## GIVEN DATA
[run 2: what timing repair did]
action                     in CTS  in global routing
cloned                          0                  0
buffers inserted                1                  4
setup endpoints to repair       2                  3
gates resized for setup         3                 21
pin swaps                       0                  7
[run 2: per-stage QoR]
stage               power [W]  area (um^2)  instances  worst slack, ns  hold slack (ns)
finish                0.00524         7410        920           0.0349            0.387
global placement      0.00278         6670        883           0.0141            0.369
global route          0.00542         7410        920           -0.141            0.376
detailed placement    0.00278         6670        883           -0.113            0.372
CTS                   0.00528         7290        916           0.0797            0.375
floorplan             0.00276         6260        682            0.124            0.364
File: config.mk
export PLATFORM = sky130hd
export DESIGN_NAME = exclusive_access_monitor
export DESIGN_NICKNAME = d
export VERILOG_FILES = /design/src/core/excl_pkg.sv /design/src/core/excl_monitor.sv /design/src/core/exclusive_access_monitor.sv
export SDC_FILE = /design/constraint.sdc
export NUM_CORES = 1
export LEC_CHECK = 0
export ABC_CLOCK_PERIOD_IN_PS = 4190
export BUFFER_PORTS_ARGS = -buffer_cell sky130_fd_sc_hd__buf_2
export CELL_PAD_IN_SITES_DETAIL_PLACEMENT = 0
export CELL_PAD_IN_SITES_GLOBAL_PLACEMENT = 1
export CORE_ASPECT_RATIO = 0.6
export CORE_MARGIN = 2
export CORE_UTILIZATION = 26
export CTS_CLUSTER_DIAMETER = 150
export DETAILED_ROUTE_END_ITERATION = 6
export PLACE_DENSITY = 0.58
export SYNTH_ARGS = -nofsm -noshare
export SYNTH_HDL_FRONTEND = slang
export SYNTH_SLANG_ARGS = --single-unit
File: constraint.sdc
create_clock -name clk_sys_in -period 4.19 [get_ports clk_sys_in]
set_clock_uncertainty 0.15 [all_clocks]
set_input_delay 0.419 -clock clk_sys_in [delete_from_list [all_inputs] [get_ports clk_sys_in]]
set_output_delay 0.419 -clock clk_sys_in [all_outputs]
set_load 0.005 [all_outputs]
File: src/core/excl_pkg.sv
package excl_pkg;

	// ----------------------------------------
	// Widths
	// ----------------------------------------
	localparam int ADDR_W = 32;
	localparam int DATA_W = 32;
	localparam int REG_IDX_W = 4;
	localparam int OFFSET_W = 10;

	// ----------------------------------------
	// Status values and reset values
	// ----------------------------------------
	localparam logic [DATA_W-1:0] STATUS_DONE = 32'h0000_0000;
	localparam logic [DATA_W-1:0] STATUS_FAIL = 32'h0000_0001;
	localparam logic [DATA_W-1:0] DATA_RESET = 32'h0000_0000;
	localparam logic [ADDR_W-1:0] ADDR_RESET = 32'h0000_0000;
	localparam logic [REG_IDX_W-1:0] IDX_RESET = 4'h0;

	// ----------------------------------------
	// Monitor granule: word address bits
	// ----------------------------------------
	localparam int GRANULE_LSB = 2;

	typedef enum logic [1:0] {OP_LOAD, OP_STORE, OP_CLEAR} op_t;
	typedef enum logic [1:0] {SZ_BYTE, SZ_HALF, SZ_WORD} size_t;

	typedef struct packed {
		op_t op;
		size_t size;
		logic [ADDR_W-1:0] base_addr_reg;
		logic offset_en;
		logic [OFFSET_W-1:0] offset;
		logic [REG_IDX_W-1:0] data_reg;
		logic [REG_IDX_W-1:0] status_reg;
		logic [DATA_W-1:0] wdata;
	} cmd_t;

	typedef struct packed {
		logic valid;
		logic write;
		size_t size;
		logic [ADDR_W-1:0] addr;
		logic [DATA_W-1:0] wdata;
	} mem_req_t;

	typedef struct packed {
		logic valid;
		logic [REG_IDX_W-1:0] idx;
		logic [DATA_W-1:0] data;
	} reg_wr_t;

endpackage

File: src/core/excl_monitor.sv
`timescale 1ns/1ps
`default_nettype none
module excl_monitor
(
	// Clock and reset
	input wire logic clk_sys_in,
	input wire logic nrst_in,
	// Arm and clear
	input wire logic arm_in,
	input wire logic clear_in,
	input wire logic [excl_pkg::ADDR_W-1:0] arm_addr_in,
	input wire excl_pkg::size_t arm_size_in,
	// Other agents
	input wire logic snoop_valid_in,
	input wire logic [excl_pkg::ADDR_W-1:0] snoop_addr_in,
	// Check
	input wire logic [excl_pkg::ADDR_W-1:0] chk_addr_in,
	input wire excl_pkg::size_t chk_size_in,
	output logic pass_out,
	output logic excl_out
);

	typedef enum logic {MON_OPEN, MON_EXCL} mon_state_t;

	mon_state_t st_q, st_d;
	logic [excl_pkg::ADDR_W-1:0] addr_q, addr_d;
	excl_pkg::size_t size_q, size_d;
	logic snoop_hit;

	// ----------------------------------------
	// Tracking
	// ----------------------------------------
	// Word granule: a neighbour byte write also breaks the reservation, which is safe
	assign snoop_hit = snoop_valid_in &&
		(snoop_addr_in[excl_pkg::ADDR_W-1:excl_pkg::GRANULE_LSB] ==
		addr_q[excl_pkg::ADDR_W-1:excl_pkg::GRANULE_LSB]);

	always_comb
	begin
		st_d = st_q;
		addr_d = addr_q;
		size_d = size_q;
		if (arm_in)
		begin
			st_d = MON_EXCL;
			addr_d = arm_addr_in;
			size_d = arm_size_in;
		end
		// Clear and foreign access win over arming, erring toward failure
		if (clear_in || snoop_hit)
			st_d = MON_OPEN;
	end

	always_ff @(posedge clk_sys_in)
	begin
		if (!nrst_in)
		begin
			st_q <= MON_OPEN;
			addr_q <= excl_pkg::ADDR_RESET;
			size_q <= excl_pkg::SZ_WORD;
		end
		else
		begin
			st_q <= st_d;
			addr_q <= addr_d;
			size_q <= size_d;
		end
	end

	// Access in the same cycle as the check still counts as interference
	assign pass_out = (st_q == MON_EXCL) && (chk_addr_in == addr_q) &&
		(chk_size_in == size_q) && !snoop_hit;
	assign excl_out = (st_q == MON_EXCL);

endmodule
`default_nettype wire

File: src/core/exclusive_access_monitor.sv
// Behaviour
// - Exclusive load returns sized value to data_reg
// - Exclusive store writes only if monitor allows
// - Address is base plus optional offset, offset for word size only
// - Committed store writes status zero
// - Failed store skips memory, writes status one
// - Success only without foreign access between
// - Clear makes next store fail
// - Condition flags never changed
`timescale 1ns/1ps
`default_nettype none
module exclusive_access_monitor
(
	// Clock and reset
	input wire logic clk_sys_in,
	input wire logic nrst_in,
	// Command from the pipeline
	input wire logic cmd_valid_in,
	input wire excl_pkg::cmd_t cmd_in,
	output logic cmd_ready_out,
	// Memory port
	output excl_pkg::mem_req_t mem_req_out,
	input wire logic mem_ack_in,
	input wire logic [excl_pkg::DATA_W-1:0] mem_rdata_in,
	// Accesses by other agents
	input wire logic snoop_valid_in,
	input wire logic [excl_pkg::ADDR_W-1:0] snoop_addr_in,
	// Register file write-back
	output excl_pkg::reg_wr_t reg_wr_out,
	output logic flags_we_out
);

	typedef enum logic [1:0] {ST_IDLE, ST_LOAD, ST_STORE} state_t;

	state_t st_q, st_d;
	logic ready_q, ready_d;
	excl_pkg::mem_req_t mem_q, mem_d;
	excl_pkg::reg_wr_t wr_q, wr_d;
	excl_pkg::size_t size_q, size_d;
	logic [excl_pkg::REG_IDX_W-1:0] idx_q, idx_d;
	logic flags_we_q, flags_we_d;

	logic accept;
	logic [excl_pkg::ADDR_W-1:0] eff_addr;
	logic [excl_pkg::DATA_W-1:0] load_ext;
	logic mon_arm;
	logic mon_clear;
	logic mon_pass;
	logic mon_excl;

	// ----------------------------------------
	// Decode
	// ----------------------------------------
	assign accept = cmd_valid_in && ready_q;

	// Byte and halfword forms carry no offset
	assign eff_addr = (cmd_in.offset_en && cmd_in.size == excl_pkg::SZ_WORD) ?
		cmd_in.base_addr_reg + excl_pkg::ADDR_W'(cmd_in.offset) :
		cmd_in.base_addr_reg;

	// Memory returns the addressed item in the low lanes; narrow loads zero extend
	always_comb
	begin
		unique case (size_q)
			excl_pkg::SZ_BYTE: load_ext = {24'h00_0000, mem_rdata_in[7:0]};
			excl_pkg::SZ_HALF: load_ext = {16'h0000, mem_rdata_in[15:0]};
			excl_pkg::SZ_WORD: load_ext = mem_rdata_in;
			default: load_ext = mem_rdata_in;
		endcase
	end

	assign mon_arm = accept && cmd_in.op == excl_pkg::OP_LOAD;
	assign mon_clear = accept && (cmd_in.op == excl_pkg::OP_CLEAR ||
		cmd_in.op == excl_pkg::OP_STORE);

	excl_monitor u_monitor
	(
		.clk_sys_in(clk_sys_in),
		.nrst_in(nrst_in),
		.arm_in(mon_arm),
		.clear_in(mon_clear),
		.arm_addr_in(eff_addr),
		.arm_size_in(cmd_in.size),
		.snoop_valid_in(snoop_valid_in),
		.snoop_addr_in(snoop_addr_in),
		.chk_addr_in(eff_addr),
		.chk_size_in(cmd_in.size),
		.pass_out(mon_pass),
		.excl_out(mon_excl)
	);

	// ----------------------------------------
	// Sequencer
	// ----------------------------------------
	always_comb
	begin
		st_d = st_q;
		ready_d = ready_q;
		mem_d = mem_q;
		wr_d = wr_q;
		wr_d.valid = 1'b0;
		size_d = size_q;
		idx_d = idx_q;
		// None of these operations touch the condition flags
		flags_we_d = 1'b0;
		unique case (st_q)
			ST_IDLE:
			begin
				// Ready rises one edge after reset release
				if (!accept)
					ready_d = 1'b1;
				if (accept)
				begin
					unique case (cmd_in.op)
						excl_pkg::OP_LOAD:
						begin
							mem_d = '{1'b1, 1'b0, cmd_in.size, eff_addr, excl_pkg::DATA_RESET};
							size_d = cmd_in.size;
							idx_d = cmd_in.data_reg;
							ready_d = 1'b0;
							st_d = ST_LOAD;
						end
						excl_pkg::OP_STORE:
						begin
							if (mon_pass)
							begin
								mem_d = '{1'b1, 1'b1, cmd_in.size, eff_addr, cmd_in.wdata};
								idx_d = cmd_in.status_reg;
								ready_d = 1'b0;
								st_d = ST_STORE;
							end
							else
							begin
								// No memory cycle at all on failure
								wr_d = '{1'b1, cmd_in.status_reg, excl_pkg::STATUS_FAIL};
							end
						end
						default:
						begin
						end
					endcase
				end
			end
			ST_LOAD:
			begin
				if (mem_ack_in)
				begin
					mem_d.valid = 1'b0;
					wr_d = '{1'b1, idx_q, load_ext};
					ready_d = 1'b1;
					st_d = ST_IDLE;
				end
			end
			ST_STORE:
			begin
				if (mem_ack_in)
				begin
					mem_d.valid = 1'b0;
					wr_d = '{1'b1, idx_q, excl_pkg::STATUS_DONE};
					ready_d = 1'b1;
					st_d = ST_IDLE;
				end
			end
			default:
			begin
				st_d = ST_IDLE;
				ready_d = 1'b1;
				mem_d.valid = 1'b0;
			end
		endcase
	end

	always_ff @(posedge clk_sys_in)
	begin
		if (!nrst_in)
		begin
			st_q <= ST_IDLE;
			ready_q <= 1'b0;
			mem_q <= '{1'b0, 1'b0, excl_pkg::SZ_WORD, excl_pkg::ADDR_RESET, excl_pkg::DATA_RESET};
			wr_q <= '{1'b0, excl_pkg::IDX_RESET, excl_pkg::DATA_RESET};
			size_q <= excl_pkg::SZ_WORD;
			idx_q <= excl_pkg::IDX_RESET;
			flags_we_q <= 1'b0;
		end
		else
		begin
			st_q <= st_d;
			ready_q <= ready_d;
			mem_q <= mem_d;
			wr_q <= wr_d;
			size_q <= size_d;
			idx_q <= idx_d;
			flags_we_q <= flags_we_d;
		end
	end

	assign cmd_ready_out = ready_q;
	assign mem_req_out = mem_q;
	assign reg_wr_out = wr_q;
	assign flags_we_out = flags_we_q;
endmodule
`default_nettype wire

==> results.md, run 1 <==
* Routed Antenna Nets at 0
* Crit-path leading delay family: simple AND/OR/NAND/NOR gates
* Seq pwr share at 0.396
* Initial Util at 0.265
* Hold_sp: cmd_in[33]
* Syn_nets at 1,250
* Distinct cell type count after synthesis at slightly below 80
* WP data arrival at 4.32 ns
* Worst r2r src: u_monitor.addr_q[9]$_SDFFE_PN0P_
* RD Place Congestion at 0.957
* DRT iter0 DRCs at slightly above 600
* Clock root cell: clkbuf_16
* Share of cells above drive strength 1 at 0.341
* Clock Path Buffers at 2
* Worst IR drop on VDD at roughly 0.27 mV
* Via Count at 9,036
* Fin. Hold Viols at 0
* Yosys Warn Count at 0
* Clk slew on worst S/H paths at about 0.06 ns
* Cts hold-fix bufs at 0
* Multiplexer share of the synthesized area at 0.0695
* Final period utilization at 0.991
* H-tree depth at 4
* Largest stage delay on the critical path at 0.55 ns
* Sw Ratio at 0.286
* Setup slack after layout at 0.0391 ns
* Mapped Cells at between 1,000 and 1,500
* Adder-cell share of the synthesized area at 0.0246
* Worst Path Required at 4.36 ns
* Global Route Usage Sum at 0.199
* Cell row count at 52
* Crit-path cells: buf_2 -> ha_4 -> inv_2 -> fa_2 -> nor2b_4 -> o31a_1 -> buf_4 -> mux2i_4 -> a31oi_1 -> nand3b_1 -> or4_4 -> nor4_4 -> or4b_4 -> o21a_4 -> buf_4 -> mux2_4 -> and2_1
* Post-synth top flop: dfxtp_1
* Synth Area per Inst at ~8.3 µm²
* XOR/XNOR share of the synthesized area at 0.0872
* Maxcap violations at 0
* Synth Area in Simple Gates at 0.273
* Critical Path Source: cmd_in[51]
* Initial antenna violation count at 2
* Worst setup EP type: flop
* GR Overflow Total at 0
* WL met2 at about 14,000 µm
* CTS tree: done
* Pin count of the biggest net entering global routing at 122
* Hold WC Path Type: in -> reg
* P per Cell Area at ~290 nW/µm²
* Synth-to-layout area growth at 41.5%
* Initial DRT Pass Iterations at 5
* Post-Syn Area at 8960 µm²
* Register area share after synthesis at 0.333
* Die area at ~36,000 µm²
* Port-buffer cells at 259
* Die H at 148 µm
* Final-report max-slew violation count at 0
* Routed len/inst at 19.2 µm
* Worst Path Max Fanout at 7
* Die width at 244 µm
* Core area at 33,800 µm²
* Dpl hpwl at just under 30,000 µm
* WS Path Type: in -> reg
* Worst hold margin at 0.0753 ns
* Met3 WL at 2710 µm
* Worst slew pin tran at ~1.0 ns
* Vias in the first global route at between 8,000 and 9,000
* Startpoint types: input port
* Final setup fails at 0
* Combinational fraction of design power at 0.192
* Number of synthesized register bits at 149
* I/O Pins at about 260
* Vias per inst at 4.71
* Max-slew headroom at 0.314
* Internal power at approximately 2600 µW
* Highest Signal Layer: met4
* Critical Path Most Common Cell: buf_4
* Number of synthesized flops with an enable pin at 0
* Clk pwr share at 0.412
* Largest family of logic cells by synthesized area: simple AND/OR/NAND/NOR gates
* Final wirelength at 36,800 µm
* Psw at around 1100 µW
* DRC Markers at 0
* ANT cells at 0
* Wire length on met1 at 19,400 µm
* Tmin final at 4.15 ns
* Leakage power figure at 0.00588 µW
* Status: completed
* Cts bufs inserted at 17
* Slowest-stage cell, CP: or4b_4
* Sink Count at 149
* Async SR Flop Fraction at 0
* Clock latency on the worst-skew pair at ~0.43 ns
* First-pass GRT wire length at 53,900 µm
* Nets at 1,620
* Synth Area in Compound Gates at 0.168
* Buf+Inv Stages, Crit Path at 4
* Max Freq at 241 MHz
* Placement Setup Slack at -0.715 ns
-- layout make-up --
class	count	area [µm²]
clock inverter	10	97.6
tap	459	574
clock buffer	21	470
timing repair buffer	416	2600
multi-input combinational	840	5870
sequential	149	2980
fill	3611	21100
inverter	23	86.3
-- synthesized netlist by cell type, drive strengths merged (13+ instances only) --
| master | instances | area share |
|---|---|---|
| a21boi | 41 | 0.036 |
| a21oi | 24 | 0.013 |
| and2 | 49 | 0.034 |
| and3 | 17 | 0.012 |
| buf | 19 | 0.015 |
| clkbuf | 46 | 0.019 |
| dfxtp | 149 | 0.33 |
| ha | 16 | 0.022 |
| inv | 23 | 0.0096 |
| mux2i | 54 | 0.060 |
| nand2 | 142 | 0.059 |
| nand3 | 27 | 0.015 |
| nand4 | 21 | 0.015 |
| nor2 | 82 | 0.034 |
| nor2b | 53 | 0.037 |
| nor3 | 13 | 0.0073 |
| nor3b | 15 | 0.013 |
| o211a | 21 | 0.023 |
| o21a | 22 | 0.018 |
| o21ai | 20 | 0.012 |
| or2 | 33 | 0.023 |
| xnor2 | 65 | 0.064 |
| xor2 | 19 | 0.019 |
-- stage by stage --
stage          power, µW  setup TNS [ns]   util  std cells  cell area, µm²
3_3_place_gp        2160          -72.36  0.349       1879           11800
4_1_cts             3720               0  0.367       1910           12400
5_1_grt             3860        -0.00935  0.375       1918           12700
2_1_floorplan       1820           -1.18      -       1077            9080
6_report            3690               0  0.375       1918           12700
3_5_place_dp        2160          -71.34  0.349       1879           11800
-- registers in the layout (all words and copies together), names as in the netlist --
signal and cells:
mem_req_out 68, reg_wr_out 37, idx_q 4, size_q 2, u_monitor.excl_out 1, st_q 2
u_monitor.addr_q 32, u_monitor.size_q 2, cmd_ready_out 1
-- cell families (layout without fill, tap and decap cells) --
kind of cell	Yosys count	in the layout
adders and majority gates	17	17
and+or+nand+nor	480	480
other	1	1
xor gates and xnor gates	86	86
DFF	149	149
muxes	61	61
buffers and inverters	88	470
AOI/OAI and AO/OA	195	195
-- worst paths after layout --
path	to	slack [ns]	cells after the start
worst max register to register	mem_req_out[42]$_SDFFE_PN0P_	0.32	12
worst min-delay path	reg_wr_out[33]$_SDFFE_PN0P_	0.08	2
worst min register to register	mem_req_out[28]$_SDFFE_PN0P_	0.29	2
worst max-delay path	mem_req_out[42]$_SDFFE_PN0P_	0.04	17
-- power groups by stage --
stage | Sequential (µW) | Combinational (µW) | Clock (µW)
3_3_place_gp | 1490 | 668 | 0
3_5_place_dp | 1490 | 666 | 0
6_report | 1460 | 708 | 1520
5_1_grt | 1470 | 762 | 1630
2_1_floorplan | 1490 | 327 | 0
4_1_cts | 1460 | 674 | 1580
-- layout by cell type (no fill, tap or decap), types with 18 or more instances in the layout --
cell / n
xor2_1: 18
a21boi_1: 32
nor2b_1: 52
o21a_1: 21
dfxtp_1: 149
and2_1: 32
xnor2_1: 64
clkbuf_16: 19
nand3_1: 27
buf_2: 258
nand2_1: 142
o211a_1: 21
mux2i_1: 53
inv_1: 22
or2_0: 29
nor2_1: 81
a21oi_1: 19
nand4_1: 21
buf_4: 149
-- per-layer routing --
metal | up-vias | global-route usage
met3 | 30 | 0.0492
li1 | 4461 | -
met5 | - | 0
met4 | 0 | 0.0503
met1 | 4289 | 0.307
met2 | 256 | 0.267
-- worst register-to-register path, delay by kind of cell (launching register included) --
family	cells	cell delay [ns]
and+or+nand+nor	6	1.66
buffers and inverters	2	0.37
AOI/OAI and AO/OA	2	0.75
muxes	1	0.28
DFF	1	0.49
xor gates and xnor gates	1	0.07
-- what timing repair did --
action                     4_1_cts  5_1_grt
gates cloned                     0        2
pin swaps                        2       13
resized for setup                9       30
setup endpoints to repair      110      110
setup buffers                    0        6
(Power assumes the default switching activity.)
==> inputs of run 2 (changes only) <==
--- a/config.mk
+++ b/config.mk
@@ -11,10 +11,10 @@
 export CELL_PAD_IN_SITES_GLOBAL_PLACEMENT = 1
 export CORE_ASPECT_RATIO = 0.6
 export CORE_MARGIN = 2
-export CORE_UTILIZATION = 26
+export CORE_UTILIZATION = 33
 export CTS_CLUSTER_DIAMETER = 150
 export DETAILED_ROUTE_END_ITERATION = 6
-export PLACE_DENSITY = 0.58
+export PLACE_DENSITY = 0.71
 export SYNTH_ARGS = -nofsm -noshare
 export SYNTH_HDL_FRONTEND = slang
 export SYNTH_SLANG_ARGS = --single-unit
==> results.md, run 2 (synthesized netlist as in run 1, its figures left out) <==
* I/O Pins at 263
* Worst Path Max Fanout at 6
* Fin. Hold Viols at 0
* Clock latency on the worst-skew pair at 0.44 ns
* Max-slew headroom at 0.452
* Die H at 132 µm
* Routed len/inst at roughly 19 µm
* Pin count of the biggest net entering global routing at 98
* Status: completed
* Clk slew on worst S/H paths at 0.06 ns
* Commonest non-fill, non-tap cell in the layout: buf_2
* Final-report max-slew violation count at 0
* Core area at 26,500 µm²
* Nets at 1,618
* Combinational fraction of design power at 0.186
* Die width at 217 µm
* H-tree depth at 4
* Worst r2r src: u_monitor.addr_q[8]$_SDFFE_PN0P_
* Startpoint types: input port
* Critical Path Most Common Cell: buf_4
* Max reg flops at 68
* Via Count at ~9,000
* DRT iter0 DRCs at 701
* Port-buffer cells at approximately 260
* Worst slew pin tran at 0.821 ns
* Slowest-stage cell, CP: or4_4
* Psw at 1020 µW
* Cts bufs inserted at 17
* Critical Path Source: cmd_in[53]
* Setup TNS at 0 ns
* GR Overflow Total at 0
* Worst hold margin at 0.0817 ns
* WS Path Type: in -> reg
* Vias per inst at 4.95
* RD Place Congestion at 0.962
* Final period utilization at 0.979
* Cts hold-fix bufs at 0
* Internal power at around 2700 µW
* Final wirelength at 34,300 µm
* Clock root cell: clkbuf_16
* WP data arrival at approximately 4.3 ns
* P per Cell Area at 297 nW/µm²
* Clk pwr share at 0.421
* Clock Path Buffers at 2
* # fillers at 2,646
* Final setup fails at 0
* Worst setup EP type: flop
* Synth-to-layout area growth at 39.9%
* Max Freq at around 240 MHz
* Routed Antenna Nets at 0
* Hold Path Cell Cnt at 2
* Fin area at roughly 13,000 µm²
* Worst Path Required at 4.39 ns
* Worst IR drop on VDD at 0.234 mV
* Vias in the first global route at 8,549
* Most frequent cells in the layout: buf_2 (257), dfxtp_1 (149), buf_4 (146)
* Share of cells above drive strength 1 at 0.338
* Placed cell area at 11,600 µm²
* Tmin final at 4.10 ns
* Die area at 28,500 µm²
* Buf+Inv Stages, Crit Path at 4
* First-pass GRT wire length at 50,900 µm
* Initial antenna violation count at 3
* Tot Pwr at 3720 µW
* Hold WC Path Type: in -> reg
* Maxcap violations at 0
* Leakage power figure at 0.00588 µW
* Crit Reg-Reg Endpoint: mem_req_out[36]$_SDFFE_PN0P_
* CTS tree: done
* Crit-path cells: buf_2 -> ha_1 -> o211ai_1 -> buf_4 -> o21ai_4 -> a21boi_4 -> o311a_1 -> a2111o_1 -> or4_4 -> nor4_4 -> or4b_4 -> o21a_4 -> buf_6 -> buf_4 -> a21o_1 -> a21boi_0
* Largest stage delay on the critical path at 0.58 ns
* Crit. path cell count at 16
* Sink Count at 149
* Crit-path leading delay family: compound AO/OA/AOI/OAI gates
* Sw Ratio at 0.275
* Cell row count at 46
* DRC Markers at 0
* Reg2reg path depth at 12
* Dpl hpwl at 26,800 µm
* Initial DRT Pass Iterations at 5
* Global Route Usage Sum at 0.235
* Seq pwr share at 0.394
* Setup crit end: mem_req_out[36]$_SDFFE_PN0P_
* Initial Util at 0.338
* Reg2reg setup slack at 0.29 ns
-- run 2: worst min-delay path by stage --
stage                                  from                           end  slack, ns
5_1_grt                          cmd_in[34]   reg_wr_out[34]$_SDFFE_PN0P_       0.06
3_5_place_dp   mem_req_out[20]$_SDFFE_PN0P_  mem_req_out[20]$_SDFFE_PN0P_       0.29
3_3_place_gp   mem_req_out[31]$_SDFFE_PN0P_  mem_req_out[31]$_SDFFE_PN0P_       0.28
2_1_floorplan        size_q[0]$_SDFFE_PN0P_        size_q[0]$_SDFFE_PN0P_       0.29
4_1_cts                          cmd_in[34]   reg_wr_out[34]$_SDFFE_PN0P_       0.05
6_report                         cmd_in[34]   reg_wr_out[34]$_SDFFE_PN0P_       0.08
-- run 2: cell type report --
class                   instances  area [µm²]  area share
repair buffers                414        2580       0.206
well taps                     360         450      0.0359
multi-input cells             840        5840       0.466
diodes                          2        5.00    0.000399
clock buffers                  17         425      0.0339
clock inverters                13         160      0.0128
inverters                      23        86.3     0.00689
flip-flops and latches        149        2980       0.238
-- run 2: metal layers --
metal,GRT usage,part of all wire
met3,0.0891,0.098
met1,0.355,0.51
met5,0,0.00038
met4,0.0521,0.011
met2,0.307,0.38
-- run 2: power by group through the flow --
| stage | sequential (µW) | clock (µW) | combinational (µW) |
|---|---|---|---|
| 3_3_place_gp | 1490 | 0 | 644 |
| 2_1_floorplan | 1490 | 0 | 327 |
| 5_1_grt | 1470 | 1680 | 746 |
| 3_5_place_dp | 1500 | 0 | 643 |
| 4_1_cts | 1460 | 1610 | 652 |
| 6_report | 1460 | 1570 | 690 |
-- run 2: timing repair --
action	in CTS	in global routing
pin swaps	1	18
resized for setup	7	33
gates cloned	0	4
setup buffers	2	8
endpoints found under the setup margin	110	110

## WHAT YOU HAVE TO DO
Show each line from the listing above that includes the word "wirelength".

## SOLUTION TO THIS TASK
* Final wirelength at 36,800 µm
* Final wirelength at 34,300 µm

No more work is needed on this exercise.